So apparently a group of, so-called, “anarchists” swarmed a talk by the mayor of Athens during his visit to the London School of Economics. I read the news about it from a student-operated website, of dubious political affiliation (since “a revolution” is hardly a political position), and unfortunately it is not the first time something like this has taken place in foreign soil, causing nothing but harm to the image of Greeks abroad.
I said “so-called anarchists” for many reasons. In the past, especially in recent time where the economic crisis is what everyone seems to be talking about, I have found myself arguing with people from every point of the political spectrum, from the far right to the far left, to people who have declared apathy of all maters political, and with people who consider themselves “anarchists”. Unfortunately my experience every time I try to talk with someone who is part of a dogmatic position, be it of social nature or of economical nature, I have had trouble understanding their way of thinking for the simple reason that I always realise that these people are actually very ignorant of the significance, implications, and meaning of their own positions.

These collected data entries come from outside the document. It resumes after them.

Source: an optimization exercise on an open RTL-to-GDS flow (aim: small area, a short achievable clock period and few clock cycles per item). Production flows keep margins and buffers that such runs may drop.
RTL that was checked went through simulation tests only; none was proved equivalent to the original.
Function not checked in runs 1, 2 and 4: the RTL went through the layout flow alone.
Power is estimated from default activity; no workload was simulated.

==> flow/run.sh <==
#!/bin/bash
# synth_recipe.tcl (not shown) runs the flow's synth.tcl, then flattens the netlist and writes it again
# the make line also repeats each setting of config.mk as NAME=value (left out here)
make -C /OpenROAD-flow-scripts/flow DESIGN_CONFIG=/design/flow/config.mk WORK_HOME=/design/flow/orfs CLKGATE_MAP_FILE= SYNTH_SCRIPT=/design/flow/synth_recipe.tcl finish
==> flow/config.mk <==
export PLATFORM = sky130hd
export DESIGN_NAME = pwm_timing_param_calc
export DESIGN_NICKNAME = pwm_timing_param_calc
export VERILOG_FILES = /design/flow/design.v
export SDC_FILE = /design/flow/constraint.sdc
export NUM_CORES = 4
export LEC_CHECK = 0
export CAP_MARGIN = 20
export CORE_MARGIN = 2
export CORE_UTILIZATION = 60
export PLACE_DENSITY = 0.72
export SETUP_SLACK_MARGIN = 3.5
export SLEW_MARGIN = 20
==> flow/constraint.sdc <==
create_clock -name core_clock -period 8.0 [get_ports {clock}]
set_input_delay 1.6000 -clock core_clock [delete_from_list [all_inputs] [get_ports {clock}]]
set_output_delay 1.6000 -clock core_clock [all_outputs]
set_load 0.01 [all_outputs]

When it comes to anarchists, especially in Greece, the term has mutated into a feeling of political apathy and rejection. The people who call themselves anarchists simply are “against the government”, identifying it as the enemy and the only source of trouble and pain for the people. This is a far cry from the anarchy of Kropotkin and all the other academic anarchists, who are rarely understood or even read by these “anarchists”. I recently had a discussion with a professor of political philosophy, who called himself an anarchist, and claimed that anarchy is quite simply the ideology in which meritocracy is in no way a means or qualification for power or rule. In the case of my country, anarchism has been partnered with leftist ideology, sometimes even going as far left as communism (which in some sense is completely backwards, since anarchists want no social powerhouse and communism seeks to empower the state as much as possible, albeit under a specific pretext) making it appear as it they are the fighters who are at war for the liberties and rights of the people. The Robin Hoods to the King Johns personified by the government. And it has worked. Their numbers have increased in recent times regardless of the sometimes violent and chaotic actions (such as the one at the LSE) and I believe the reason for that is the faulty image they project which all comes down to their poor understanding of their own ideology.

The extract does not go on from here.